Av. Raul Lopes contará com ciclovia e faixa para os pedestres em Teresina

A Superintendência Municipal de Transportes e Trânsito (Strans) está iniciando um trabalho de implantação de ciclofaixas e faixas de pedestre

Os ciclistas e pedestres terão mais espaço para trafegar pela Avenida Raul Lopes, na zona Leste de Teresina. No prazo máximo de 15 dias, o local contará com uma ciclofaixa e uma pista a mais para caminhada. Esses espaços estão sendo pintados na própria avenida, pela Superintendência Municipal de Transporte e Trânsito (Strans).

As faixas exclusivas pegarão uma das faixas usadas hoje para o tráfego de veículos e ainda o recuo da avenida.

Cada uma terá 800 metros de comprimento. A ciclofaixa será pintada na cor vermelha, já a de pedestre será na cor azul. Elas ficarão desde as proximidades do balão da Ponte da Primavera até próximo ao Shopping Riverside.

O superintendente da Strans, Pang Yen Hsiao, explica que o projeto das faixas surgiu da necessidade de dar mais espaço para as pessoas que praticam atividades físicas diariamente na região. ?Aquele local é sempre muito lotado de gente.

As pessoas vão para caminhar e pedalar, mas o espaço não era mais suficiente, era preciso disputar a pista com os veículos?, disse. Depois de pintadas as faixas, os condutores não poderão mais estacionar no local. Eles deverão deixar seus veículos do outro lado da pista ou no estacionamento da Ponte Estaiada.

Ele afirmou ainda que a princípio não haverá fiscalização, já que as faixas serão bem visíveis e não há risco de os condutores não verem que elas são exclusivas para pedestres e ciclistas.

?O estacionamento nesse local será proibido e não estamos pensando ainda em fiscalização, mas se houver necessidade, vamos fiscalizar?, completou.

OUTROS PONTOS - A Avenida Marechal Castelo Branco também contará com ciclofaixas. Elas deverão começar a ser pintadas ainda nessa semana.

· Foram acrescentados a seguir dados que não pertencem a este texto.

## config.mk

```make
export PLATFORM = sky130hd
export DESIGN_NAME = xeng_window_sched
export DESIGN_NICKNAME = d
export VERILOG_FILES = /design/src/rtl/xeng_window_sched_pkg.sv /design/src/rtl/xeng_window_sched_delay.sv /design/src/rtl/xeng_window_sched.sv
export SDC_FILE = /design/constraint.sdc
export NUM_CORES = 1
export LEC_CHECK = 0
export CELL_PAD_IN_SITES_DETAIL_PLACEMENT = 1
export CELL_PAD_IN_SITES_GLOBAL_PLACEMENT = 1
export CORE_ASPECT_RATIO = 1.2
export CORE_UTILIZATION = 46
export DETAILED_ROUTE_END_ITERATION = 12
export PLACE_DENSITY = 0.88
export SLEW_MARGIN = 20
export SYNTH_ARGS = -nofsm -noshare
export SYNTH_HDL_FRONTEND = slang
export SYNTH_SLANG_ARGS = --single-unit
```

## constraint.sdc

```tcl
create_clock -name clk -period 4.1 [get_ports clk]
set_clock_uncertainty 0.1 [all_clocks]
set_input_delay 0.615 -clock clk [delete_from_list [all_inputs] [get_ports clk]]
set_output_delay 0.615 -clock clk [all_outputs]
set_load 0.01 [all_outputs]
```

## src/rtl/xeng_window_sched_pkg.sv

```systemverilog
// Shared definitions for the X-engine window scheduler: FSM encoding and
// the address-width / window-length derivations.
package xeng_window_sched_pkg;

   typedef enum logic [1:0] {
      ST_IDLE = 2'd0,
      ST_SYNC = 2'd1,
      ST_RUN  = 2'd2
   } sched_state_t;

   localparam int UNDERRUN_W = 16;
   localparam int N_BUFS     = 2;

   // Read address is {sample_idx, ant_idx}.
   function automatic int addr_w(input int n_ants, input int sal_bits);
      return $clog2(n_ants) + sal_bits;
   endfunction

   function automatic int win_len(input int n_ants, input int sal_bits);
      return n_ants << sal_bits;
   endfunction

endpackage

```

## src/rtl/xeng_window_sched_delay.sv

```systemverilog
// Resettable LATENCY-deep register pipeline that lines the scheduler's
// control/timestamp word up with the buffer read data.
module xeng_sched_delay #(
   parameter int LATENCY = 2,
   parameter int WIDTH   = 50
) (
   input  logic             clk,
   input  logic             rst,
   input  logic [WIDTH-1:0] din,
   output logic [WIDTH-1:0] dout
);

   genvar gi;
   generate
      if (LATENCY == 0) begin : g_bypass
         assign dout = din;
      end else begin : g_pipe
         for (gi = 0; gi < LATENCY; gi++) begin : g_stage
            logic [WIDTH-1:0] stage_reg;
            if (gi == 0) begin : g_first
               always_ff @(posedge clk) begin
                  if (rst) stage_reg <= '0;
                  else     stage_reg <= din;
               end
            end else begin : g_next
               always_ff @(posedge clk) begin
                  if (rst) stage_reg <= '0;
                  else     stage_reg <= g_stage[gi-1].stage_reg;
               end
            end
         end
         assign dout = g_stage[LATENCY-1].stage_reg;
      end
   endgenerate

endmodule

```

## src/rtl/xeng_window_sched.sv

```systemverilog
// Ping-pong buffer read scheduler for the X-engine: emits back-to-back read
// windows, tracks buffer occupancy and produces aligned sync/valid/mcnt.
module xeng_window_sched
   import xeng_window_sched_pkg::*;
#(
   parameter int N_ANTS              = 64,
   parameter int SERIAL_ACC_LEN_BITS = 7,
   parameter int MCNT_WIDTH          = 48,
   parameter int BRAM_LATENCY        = 2,
   localparam int ADDR_W             = addr_w(N_ANTS, SERIAL_ACC_LEN_BITS)
) (
   input  logic                  clk,
   input  logic                  rst,
   input  logic                  en,
   input  logic [1:0]            buf_fill,
   input  logic [MCNT_WIDTH-1:0] fill_mcnt,
   output logic [ADDR_W-1:0]     rd_addr,
   output logic                  rd_sel,
   output logic [1:0]            buf_free,
   output logic                  sync_out,
   output logic                  vld_out,
   output logic [MCNT_WIDTH-1:0] mcnt_out,
   output logic [15:0]           underrun_cnt,
   output logic                  overflow
);

   localparam int WIN_LEN = win_len(N_ANTS, SERIAL_ACC_LEN_BITS);
   localparam logic [ADDR_W-1:0] LAST_ADDR = ADDR_W'(WIN_LEN - 1);
   localparam int PIPE_W = MCNT_WIDTH + 2;

   sched_state_t            state_reg;
   logic [ADDR_W-1:0]       cnt_reg;
   logic                    cur_reg;
   logic                    win_vld_reg;
   logic [UNDERRUN_W-1:0]   underrun_reg;
   logic                    overflow_reg;
   logic [N_BUFS-1:0]       full_reg;
   logic [MCNT_WIDTH-1:0]   mcnt_reg [N_BUFS];
   logic [MCNT_WIDTH-1:0]   mcnt_last_reg;

   logic                    win_end;
   logic                    end_valid;
   logic                    cur_next;
   logic [N_BUFS-1:0]       clear;
   logic [N_BUFS-1:0]       full_next;
   logic [N_BUFS-1:0]       ovf_hit;
   logic                    raw_sync;
   logic                    raw_vld;
   logic [MCNT_WIDTH-1:0]   raw_mcnt;
   logic [PIPE_W-1:0]       pipe_out;

   assign win_end   = (state_reg == ST_RUN) && (cnt_reg == LAST_ADDR);
   assign end_valid = win_end && win_vld_reg;
   assign cur_next  = cur_reg ^ end_valid;

   // A fill landing on the same cycle as the consume-clear wins: the buffer
   // was legitimately refilled, so it is neither freed nor an overflow.
   genvar gi;
   generate
      for (gi = 0; gi < N_BUFS; gi++) begin : g_buf
         assign clear[gi]     = end_valid && (cur_reg == 1'(gi));
         assign full_next[gi] = buf_fill[gi] | (full_reg[gi] & ~clear[gi]);
         assign ovf_hit[gi]   = buf_fill[gi] & full_reg[gi] & ~clear[gi];
      end
   endgenerate

   always_ff @(posedge clk) begin
      if (rst) begin
         full_reg      <= '0;
         overflow_reg  <= 1'b0;
         for (int b = 0; b < N_BUFS; b++) mcnt_reg[b] <= '0;
      end else begin
         full_reg <= full_next;
         if (|ovf_hit) overflow_reg <= 1'b1;
         for (int b = 0; b < N_BUFS; b++) begin
            if (buf_fill[b]) mcnt_reg[b] <= fill_mcnt;
         end
      end
   end

   // Window validity is registered one cycle early from next-state occupancy,
   // which equals sampling full[cur] on the window's first cycle.
   always_ff @(posedge clk) begin
      if (rst) begin
         state_reg    <= ST_IDLE;
         cnt_reg      <= '0;
         cur_reg      <= 1'b0;
         win_vld_reg  <= 1'b0;
         underrun_reg <= '0;
      end else begin
         case (state_reg)
            ST_IDLE: begin
               cnt_reg     <= '0;
               win_vld_reg <= 1'b0;
               if (en) state_reg <= ST_SYNC;
            end
            ST_SYNC: begin
               state_reg   <= ST_RUN;
               cnt_reg     <= '0;
               win_vld_reg <= full_next[cur_reg];
            end
            ST_RUN: begin
               if (win_end) begin
                  cnt_reg <= '0;
                  cur_reg <= cur_next;
                  if (!win_vld_reg && (underrun_reg != {UNDERRUN_W{1'b1}}))
                     underrun_reg <= underrun_reg + 1'b1;
                  if (en) begin
                     win_vld_reg <= full_next[cur_next];
                  end else begin
                     state_reg   <= ST_IDLE;
                     win_vld_reg <= 1'b0;
                  end
               end else begin
                  cnt_reg <= cnt_reg + 1'b1;
               end
            end
            default: begin
               state_reg   <= ST_IDLE;
               cnt_reg     <= '0;
               win_vld_reg <= 1'b0;
            end
         endcase
      end
   end

   assign raw_sync = (state_reg == ST_SYNC);
   assign raw_vld  = (state_reg == ST_RUN) && win_vld_reg;
   assign raw_mcnt = raw_vld ? mcnt_reg[cur_reg] : mcnt_last_reg;

   always_ff @(posedge clk) begin
      if (rst) mcnt_last_reg <= '0;
      else     mcnt_last_reg <= raw_mcnt;
   end

   xeng_sched_delay #(
      .LATENCY (BRAM_LATENCY),
      .WIDTH   (PIPE_W)
   ) u_delay (
      .clk  (clk),
      .rst  (rst),
      .din  ({raw_sync, raw_vld, raw_mcnt}),
      .dout (pipe_out)
   );

   assign sync_out     = pipe_out[PIPE_W-1];
   assign vld_out      = pipe_out[PIPE_W-2];
   assign mcnt_out     = pipe_out[MCNT_WIDTH-1:0];
   assign rd_addr      = cnt_reg;
   assign rd_sel       = cur_reg;
   assign buf_free     = clear;
   assign underrun_cnt = underrun_reg;
   assign overflow     = overflow_reg;

endmodule

```

==> flow_summary.yaml <==
setup_path:
  slowest_delay_ps: 560
  path_class: "flop to output pin"
  worstPathCellList: "ha_1 -> nand3_2 -> or4_1 -> buf_4 -> nor2_1 -> ha_1 -> clkdlybuf4s50_1"
  arrival_ps: 3140
  worstSetupEndpointType: "output pin"
  crit_slowest_cell: "or4_1"
  crit_top_cell: "ha_1"
  path_max_fanout: 26
  worst_setup_path_start_kind: "flop"
  ff2ff_setup_slack_ps: 1160
  critPathTopFamily: "simple AND/OR/NAND/NOR gates"
  required_ps: 3380
  path_buf_inv: 2
clock_network:
  ctsHoldBuffers: 0
  path_clk_slew_ps: 60
  post_cts.repair.setup_buffers: 0
  cts_tree: "done"
  cts_buffers: 24
  cts.path.max_buffers: 3
  clock_latency_ps: 510
  h-tree-depth: 1
  cts_resized: 0
  cts_root_buf: "clkbuf_16"
  numClockSinks: 233
sta:
  slew_viol_final: 0
  setup_viol: 0
  worstMarginPinSlew_ps: 1008
  relSlewSlack_pct: 32.81
  max_freq_mhz: 259.7
  timing.final.crit_period_ps: 3850
  finalHoldViolCount: 0
  finalCritPeriodShare_pct: 93.91
  fin_tns_setup_ps: 0
  rsz0062_at_grt: "no"
  fin_ws_ps: 249.8
  whs_ps: 352.7
placed_design:
  portBuffers: 135
  hpwl_mm: 13.68
  routabilityCongestion: 0.8292
  dpl_cell_area_mm2: 0.01020
  dp_slack_ps: 758.8
grt:
  grt_use_total_pct: 21.68
  antenna_found_initial: 0
  grt_max_degree: 97
  first_global_vias: 6299
  grt_pass1_wl_mm: 32.95
  overflow: 0
min_path:
  hp-class: "flop to flop"
layout:
  final_util_pct: 60.05
  drive_above_1_share_pct: 7.363
  fill_cells: 1824
  largest_register_ffs: 96
  design_area_mm2: 0.01100
  n_antenna_cell: 0
  nets: 885
  synthToLayoutAreaGrowth_pct: 27.18
detailed_routing:
  num_vias: 5736
  firstDrtPassIters: 4
  wl_mm: 20.82
  drc: 0
  avgRoutedWirePerCell_um: 19.03
  initialDrtViolationCount: 295
  ant_nets: 0
  viasPerCell: 5.243
yosys:
  synth_most_common_cell: "dfxtp_1"
  yosysSeqAreaShare_pct: 65.07
  synth_edf_count: 96
  async_reset_ff_share_pct: 0
  synth_commonest_cells: "dfxtp_1 (137), edfxtp_1 (96), nor2_1 (76)"
  ys.flop_type: "dfxtp_1"
  netlist_instances: 699
  ys_ff_latch: 233
  ys_warn_count: 0
  synth_top_area_share_pct: 33.34
  synth_top_cell_by_area: "edfxtp_1"
  netlist_area_mm2: 0.008646
  ys_top_cells_by_area: "edfxtp_1 (33%), dfxtp_1 (32%), mux2i_1 (5.6%)"
  syn_avg_cell_area_um2: 12.37
  mappedNetlistNets: 760
  synth.distinct_cells: 46
power:
  powerDensity_mw_per_mm2: 455.9
  vdd_ir_drop_max_mv: 0.3177
  leakage_uw: 0.003757
floorplan:
  coreArea_mm2: 0.01831
  die_x_um: 127.2
  dieArea_mm2: 0.01935
  io_pins: 136
  die_y_um: 152.2
  start_util_pct: 47.22
  num_rows: 54
status:
  status: "complete, no violations"
run:
  cap_violations: 0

Além dela, mais outros pontos da cidade deverão ter faixas exclusivas para ciclistas na capital.

A Operação Ciclovias visa fazer uma abrangente intervenção nos parques do Poti e resolver o problema de continuidade no sistema, que hoje não contempla a zona Sudeste, nem acessos às universidades públicas, bem como não possui nenhum percurso circular integrado.